## PROBLEM STATEMENT
Lines holding the string "metrics" are the ones to copy; find them all in the data.

## RECORD EXTRACTS
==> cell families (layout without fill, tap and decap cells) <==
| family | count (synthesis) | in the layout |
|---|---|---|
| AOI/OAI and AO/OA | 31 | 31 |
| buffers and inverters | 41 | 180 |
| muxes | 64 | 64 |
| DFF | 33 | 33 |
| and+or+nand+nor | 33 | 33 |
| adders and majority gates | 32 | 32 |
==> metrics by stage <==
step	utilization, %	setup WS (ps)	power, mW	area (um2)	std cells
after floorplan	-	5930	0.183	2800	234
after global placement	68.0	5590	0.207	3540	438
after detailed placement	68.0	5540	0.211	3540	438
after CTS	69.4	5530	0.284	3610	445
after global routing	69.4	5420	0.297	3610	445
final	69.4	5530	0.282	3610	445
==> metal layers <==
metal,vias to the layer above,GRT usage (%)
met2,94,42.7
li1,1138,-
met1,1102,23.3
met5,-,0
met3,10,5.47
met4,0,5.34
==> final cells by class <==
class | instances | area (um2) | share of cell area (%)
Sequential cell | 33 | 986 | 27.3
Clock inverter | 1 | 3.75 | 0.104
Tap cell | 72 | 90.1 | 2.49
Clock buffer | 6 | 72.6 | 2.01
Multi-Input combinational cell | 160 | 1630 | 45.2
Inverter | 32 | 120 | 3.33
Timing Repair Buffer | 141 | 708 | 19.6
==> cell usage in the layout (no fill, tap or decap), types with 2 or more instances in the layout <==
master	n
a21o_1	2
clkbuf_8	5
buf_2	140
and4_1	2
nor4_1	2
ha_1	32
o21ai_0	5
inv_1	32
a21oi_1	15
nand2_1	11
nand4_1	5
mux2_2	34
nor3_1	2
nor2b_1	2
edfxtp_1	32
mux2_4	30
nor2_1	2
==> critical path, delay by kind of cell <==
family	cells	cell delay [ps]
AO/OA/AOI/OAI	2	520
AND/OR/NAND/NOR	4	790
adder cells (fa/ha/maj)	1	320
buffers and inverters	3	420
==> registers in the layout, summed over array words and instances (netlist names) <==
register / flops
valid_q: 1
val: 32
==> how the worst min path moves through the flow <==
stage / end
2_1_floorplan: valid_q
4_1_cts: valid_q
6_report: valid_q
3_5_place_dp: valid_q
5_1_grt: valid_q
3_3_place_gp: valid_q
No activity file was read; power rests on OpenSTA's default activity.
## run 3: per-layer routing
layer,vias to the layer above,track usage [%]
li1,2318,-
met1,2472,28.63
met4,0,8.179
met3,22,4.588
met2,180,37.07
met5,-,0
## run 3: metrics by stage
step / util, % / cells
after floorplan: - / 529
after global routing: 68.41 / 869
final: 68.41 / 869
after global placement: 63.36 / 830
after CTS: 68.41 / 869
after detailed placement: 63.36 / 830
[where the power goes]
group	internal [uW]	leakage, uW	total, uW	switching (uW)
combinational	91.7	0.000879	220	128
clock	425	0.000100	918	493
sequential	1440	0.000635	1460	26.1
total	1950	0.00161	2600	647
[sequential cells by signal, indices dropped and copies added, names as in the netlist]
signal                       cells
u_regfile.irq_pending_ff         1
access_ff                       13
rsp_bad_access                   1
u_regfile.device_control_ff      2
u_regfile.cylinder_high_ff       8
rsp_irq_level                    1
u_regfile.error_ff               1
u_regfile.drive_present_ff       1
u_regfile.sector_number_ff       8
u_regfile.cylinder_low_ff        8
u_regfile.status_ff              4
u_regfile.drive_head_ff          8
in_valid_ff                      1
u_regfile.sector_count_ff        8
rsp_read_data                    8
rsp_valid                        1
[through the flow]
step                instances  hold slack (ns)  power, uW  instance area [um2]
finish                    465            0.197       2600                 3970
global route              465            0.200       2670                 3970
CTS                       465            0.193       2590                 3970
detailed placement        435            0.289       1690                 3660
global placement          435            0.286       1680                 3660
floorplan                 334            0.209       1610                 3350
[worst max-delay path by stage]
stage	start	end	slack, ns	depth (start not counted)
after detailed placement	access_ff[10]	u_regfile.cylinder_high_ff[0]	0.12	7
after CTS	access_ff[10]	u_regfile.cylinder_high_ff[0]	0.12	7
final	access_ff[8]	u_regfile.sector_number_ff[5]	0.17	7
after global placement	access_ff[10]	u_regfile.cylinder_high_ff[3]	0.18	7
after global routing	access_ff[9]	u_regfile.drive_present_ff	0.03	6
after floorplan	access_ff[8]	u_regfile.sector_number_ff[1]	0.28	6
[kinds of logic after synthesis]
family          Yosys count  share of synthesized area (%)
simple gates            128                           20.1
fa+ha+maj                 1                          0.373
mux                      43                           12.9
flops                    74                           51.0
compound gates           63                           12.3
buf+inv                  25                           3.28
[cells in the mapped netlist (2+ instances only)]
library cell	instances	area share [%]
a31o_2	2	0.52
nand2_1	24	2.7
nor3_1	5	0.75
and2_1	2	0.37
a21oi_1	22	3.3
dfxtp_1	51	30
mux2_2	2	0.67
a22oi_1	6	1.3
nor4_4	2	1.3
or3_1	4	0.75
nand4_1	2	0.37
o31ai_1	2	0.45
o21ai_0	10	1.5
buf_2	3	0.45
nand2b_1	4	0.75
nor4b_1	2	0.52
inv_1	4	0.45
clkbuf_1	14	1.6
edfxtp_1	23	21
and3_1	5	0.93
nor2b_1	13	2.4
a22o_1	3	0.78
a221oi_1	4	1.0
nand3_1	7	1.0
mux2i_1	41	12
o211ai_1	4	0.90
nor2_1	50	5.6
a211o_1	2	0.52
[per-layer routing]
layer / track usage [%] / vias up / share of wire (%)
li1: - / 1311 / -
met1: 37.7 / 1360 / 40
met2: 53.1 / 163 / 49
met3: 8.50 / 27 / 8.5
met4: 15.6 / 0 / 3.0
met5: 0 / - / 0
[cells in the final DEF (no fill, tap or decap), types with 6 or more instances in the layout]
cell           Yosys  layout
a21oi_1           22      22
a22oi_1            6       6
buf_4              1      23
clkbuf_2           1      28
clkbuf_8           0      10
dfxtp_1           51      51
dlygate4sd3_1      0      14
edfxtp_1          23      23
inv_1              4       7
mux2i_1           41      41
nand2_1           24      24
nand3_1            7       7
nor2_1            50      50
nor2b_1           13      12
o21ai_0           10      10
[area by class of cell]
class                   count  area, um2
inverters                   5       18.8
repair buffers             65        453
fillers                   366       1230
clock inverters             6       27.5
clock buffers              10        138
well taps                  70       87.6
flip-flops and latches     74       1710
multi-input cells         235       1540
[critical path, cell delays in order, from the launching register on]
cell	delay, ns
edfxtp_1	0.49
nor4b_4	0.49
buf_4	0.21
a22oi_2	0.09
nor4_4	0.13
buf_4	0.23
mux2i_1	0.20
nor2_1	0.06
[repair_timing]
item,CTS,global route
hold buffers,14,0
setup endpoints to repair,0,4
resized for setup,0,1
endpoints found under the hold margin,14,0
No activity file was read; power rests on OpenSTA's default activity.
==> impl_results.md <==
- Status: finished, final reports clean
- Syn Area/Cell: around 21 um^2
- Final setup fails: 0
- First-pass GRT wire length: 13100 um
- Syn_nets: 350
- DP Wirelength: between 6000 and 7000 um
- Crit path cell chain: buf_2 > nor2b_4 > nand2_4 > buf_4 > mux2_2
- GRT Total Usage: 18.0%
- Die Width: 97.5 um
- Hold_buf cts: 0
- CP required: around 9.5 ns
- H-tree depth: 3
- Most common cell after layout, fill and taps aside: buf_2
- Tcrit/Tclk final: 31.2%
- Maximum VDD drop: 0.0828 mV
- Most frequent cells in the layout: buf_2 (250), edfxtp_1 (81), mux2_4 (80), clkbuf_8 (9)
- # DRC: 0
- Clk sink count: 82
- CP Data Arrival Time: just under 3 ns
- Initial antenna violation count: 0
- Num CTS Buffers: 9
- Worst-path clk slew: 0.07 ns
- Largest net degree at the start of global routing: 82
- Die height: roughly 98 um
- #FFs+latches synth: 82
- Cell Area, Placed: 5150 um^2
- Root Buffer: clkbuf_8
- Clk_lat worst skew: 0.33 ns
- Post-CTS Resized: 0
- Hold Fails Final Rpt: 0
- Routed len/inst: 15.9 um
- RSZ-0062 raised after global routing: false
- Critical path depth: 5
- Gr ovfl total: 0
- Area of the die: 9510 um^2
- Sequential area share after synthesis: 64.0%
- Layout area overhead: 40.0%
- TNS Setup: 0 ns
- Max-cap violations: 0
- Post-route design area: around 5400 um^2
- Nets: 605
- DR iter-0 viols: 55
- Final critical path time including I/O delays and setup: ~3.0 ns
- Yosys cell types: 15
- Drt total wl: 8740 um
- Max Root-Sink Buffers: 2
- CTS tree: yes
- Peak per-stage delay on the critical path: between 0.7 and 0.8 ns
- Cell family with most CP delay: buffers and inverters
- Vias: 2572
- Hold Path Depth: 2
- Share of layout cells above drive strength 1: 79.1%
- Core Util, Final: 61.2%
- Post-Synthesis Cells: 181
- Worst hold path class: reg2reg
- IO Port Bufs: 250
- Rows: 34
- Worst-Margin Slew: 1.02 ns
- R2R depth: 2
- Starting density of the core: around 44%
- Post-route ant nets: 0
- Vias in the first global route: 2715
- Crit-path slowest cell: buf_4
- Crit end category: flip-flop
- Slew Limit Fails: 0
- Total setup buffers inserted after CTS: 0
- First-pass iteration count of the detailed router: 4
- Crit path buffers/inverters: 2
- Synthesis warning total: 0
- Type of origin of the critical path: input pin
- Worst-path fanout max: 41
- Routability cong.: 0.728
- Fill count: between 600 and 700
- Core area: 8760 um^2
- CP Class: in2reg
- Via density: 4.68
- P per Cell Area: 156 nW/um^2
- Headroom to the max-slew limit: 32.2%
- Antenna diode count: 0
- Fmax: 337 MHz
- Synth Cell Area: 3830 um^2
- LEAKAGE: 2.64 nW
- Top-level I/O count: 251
`config.mk`:
```
export PLATFORM = sky130hd
export DESIGN_NAME = ffra_ext_cell
export DESIGN_NICKNAME = d
export VERILOG_FILES = /design/src/hdl/ffra_pkg.sv /design/src/hdl/ffra_ext_cell.sv
export SDC_FILE = /design/constraint.sdc
export NUM_CORES = 1
export LEC_CHECK = 0
export ABC_AREA = 1
export BUFFER_PORTS_ARGS = -buffer_cell sky130_fd_sc_hd__buf_4
export CORE_ASPECT_RATIO = 0.75
export CORE_MARGIN = 4
export CORE_UTILIZATION = 50
export CTS_BUF_LIST = sky130_fd_sc_hd__clkbuf_4 sky130_fd_sc_hd__clkbuf_8 sky130_fd_sc_hd__clkbuf_16
export DETAILED_ROUTE_END_ITERATION = 8
export PLACE_DENSITY = 0.91
export SLEW_MARGIN = 20
export SYNTH_ARGS = -nofsm -noshare
export SYNTH_HDL_FRONTEND = slang
export SYNTH_SLANG_ARGS = --single-unit
```
`constraint.sdc`:
```
create_clock -name clk -period 4.1 [get_ports clk]
set_input_delay 0.41 -clock clk [delete_from_list [all_inputs] [get_ports clk]]
set_output_delay 0.41 -clock clk [all_outputs]
set_load 0.01 [all_outputs]
```
`src/hdl/ffra_pkg.sv`:
```
package ffra_pkg;

  // Defaults for the top-level parameters
  localparam int DEF_MAX_EXTENTS      = 64;
  localparam int DEF_MAX_HELD_BLOCKS  = 64;
  localparam int DEF_HEADER_BYTES     = 16;
  localparam int DEF_MIN_BLOCK_BYTES  = 32;
  localparam int DEF_REGION_ADDR_BITS = 24;

  // Fixed field widths
  localparam int ADDR_W      = 32;
  localparam int SIZE_W      = 25;
  localparam int ALIGN_W     = 4;
  localparam int STATUS_W    = 3;
  localparam int CFG_IDX_W   = 1;
  localparam int PAD_W       = 15;
  localparam int LOW_W       = 16;
  localparam int MIN_ROUND   = 8;
  localparam logic [SIZE_W-1:0] SIZE_MAX = {SIZE_W{1'b1}};

  typedef enum logic [STATUS_W-1:0] {
    ST_OK        = 3'd0,
    ST_ZERO_SIZE = 3'd1,
    ST_NO_MEM    = 3'd2,
    ST_NULL      = 3'd3,
    ST_OUTSIDE   = 3'd4,
    ST_CORRUPT   = 3'd5,
    ST_UNAVAIL   = 3'd6
  } status_t;

  typedef enum logic [CFG_IDX_W-1:0] {
    REG_BASE   = 1'b0,
    REG_REGION = 1'b1
  } cfg_reg_t;

  typedef enum logic [2:0] {
    EXT_NOP   = 3'd0,
    EXT_ROT   = 3'd1,
    EXT_SET   = 3'd2,
    EXT_DEL   = 3'd3,
    EXT_INS   = 3'd4,
    EXT_MERGE = 3'd5
  } ext_op_t;

  typedef enum logic [2:0] {
    HLD_NOP   = 3'd0,
    HLD_ROT   = 3'd1,
    HLD_CLR   = 3'd2,
    HLD_WRITE = 3'd3,
    HLD_REL   = 3'd4
  } held_op_t;

  typedef struct packed {
    ext_op_t op;
    logic    here;
    logic    after;
  } ext_ctl_t;

  typedef struct packed {
    held_op_t op;
    logic     here;
  } held_ctl_t;

endpackage

```
`src/hdl/ffra_ext_cell.sv`:
```
module ffra_ext_cell #(
  parameter int START_W = 24,
  parameter int LEN_W   = 25
) (
  input  logic               clk,
  input  ffra_pkg::ext_ctl_t ctl,
  input  logic [START_W-1:0] set_start,
  input  logic [LEN_W-1:0]   set_len,
  input  logic [START_W-1:0] next_start,
  input  logic [LEN_W-1:0]   next_len,
  input  logic [START_W-1:0] prev_start,
  input  logic [LEN_W-1:0]   prev_len,
  output logic [START_W-1:0] start,
  output logic [LEN_W-1:0]   len
);
  import ffra_pkg::*;

  logic [START_W-1:0] start_r;
  logic [LEN_W-1:0]   len_r;

  always_ff @(posedge clk) begin
    case (ctl.op)
      EXT_ROT: begin
        start_r <= next_start;
        len_r   <= next_len;
      end
      EXT_SET: begin
        if (ctl.here) begin
          start_r <= set_start;
          len_r   <= set_len;
        end
      end
      EXT_DEL: begin
        if (ctl.here || ctl.after) begin
          start_r <= next_start;
          len_r   <= next_len;
        end
      end
      EXT_INS: begin
        if (ctl.here) begin
          start_r <= set_start;
          len_r   <= set_len;
        end else if (ctl.after) begin
          start_r <= prev_start;
          len_r   <= prev_len;
        end
      end
      EXT_MERGE: begin
        if (ctl.here) begin
          start_r <= set_start;
          len_r   <= set_len;
        end else if (ctl.after) begin
          start_r <= next_start;
          len_r   <= next_len;
        end
      end
      default: begin
      end
    endcase
  end

  assign start = start_r;
  assign len   = len_r;

endmodule

```
==> results.ini, run 1 <==
[outcome]
status = completed

[clock_tree]
cts_buffers = 5
clk_path_buf_depth = 2
cts_tree = done
clkTransAtPathRegs_ps = 90
post-cts-setup-buffer-count = 0
hold_buffers = 0
cts_root_buf = clkbuf_8
cts_resized = 0
cts_sinks = 49
htree_levels = 2

[die]
num_rows = 27
ios = 202
initial_core_util = 0.526
die_w_um = 111
die_h_um = 85.1
core_um2 = 7530
die_area_um2 = 9440

[placed_design]
port_buffers = 201
place_area_um2 = 5380
dpl.hpwl_um = 9690
place_congestion = 0.888
dp_cells = 862

[timing]
setup_viol = 0
finalHoldViolations = 0
slew_viol_final = 0
setup_tns_ps = 0
fmax_ghz = 0.377
period_needed_ps = 2660
slew_headroom = 0.346
grt_setup_unrepaired = false
post-route-period-util = 0.648
worstMarginPinSlew_ps = 980

[critical_path]
endpoint = len[19]
crit_arrival_ps = 2630
worst-path-buf-inv = 4
cp.depth = 8
critPathLaunch = ctl[3]
slowest_stage = nand2_4
crit_required_ps = 4070
worst_path_largest_cell_delay_ps = 500
cpLargestDelayFamily = buffers and inverters
crit_path_start_kind = input pin
path_class = input pin to flip-flop
crit_fanout = 53
crit_chain = buf_4 -> inv_2 -> nand2_4 -> o21ai_0 -> nand2_1 -> nand2_1 -> inv_2 -> buf_4
cp-end-kind = flip-flop

[synthesis]
synth_cell_types = 15
post-synth-top-area-cell = edfxtp_1
ys_seq_elements = 49
yosysWarnings = 0
synth_area_um2 = 3970
synth_fp_nets = 762
synth_area_leaders = edfxtp_1, nand2_1, nand4_1
synth_cells = 609
synth_top_area_frac = 0.371
ys_seq_area_frac = 0.371
syn_avg_cell_area_um2 = 6.51

[layout]
fillers = 566
drive_gt1_frac = 0.287
stdcell_area_um2 = 5510
area_growth_pct = 39.0
layout_common_cells = nand2_1, buf_4, nand4_1
final-instance-count-excl-fill = 872
final_common_cell = nand2_1
num_antenna_cells = 0
nNetsFinal = 923

[run]
drv_cap = 0

[pwr]
p_per_area_nw_per_um2 = 272
peakVddDrop_mv = 0.196
leakage_nw = 2.74
power_mw = 1.50

[detailed_routing]
routed_wl_um = 14100
viasPerCell = 5.86
drc_errors = 0
dr.pass1.iters = 5
ant_nets = 0
routedWlPerCell_um = 16.1
drtIter0Drc = 529
num_vias = 5111

[global_route]
grt_pass1_vias = 4755
grt_pass1_wl_um = 22300
overflow = 0
grt.total_usage = 0.285
grt_max_degree = 67
grt_antenna_before_repair = 0

[worst_hold_path]
hp-class = input pin to flip-flop
min_path_cells = 3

## EXERCISE SOLUTION
==> metrics by stage <==
## run 3: metrics by stage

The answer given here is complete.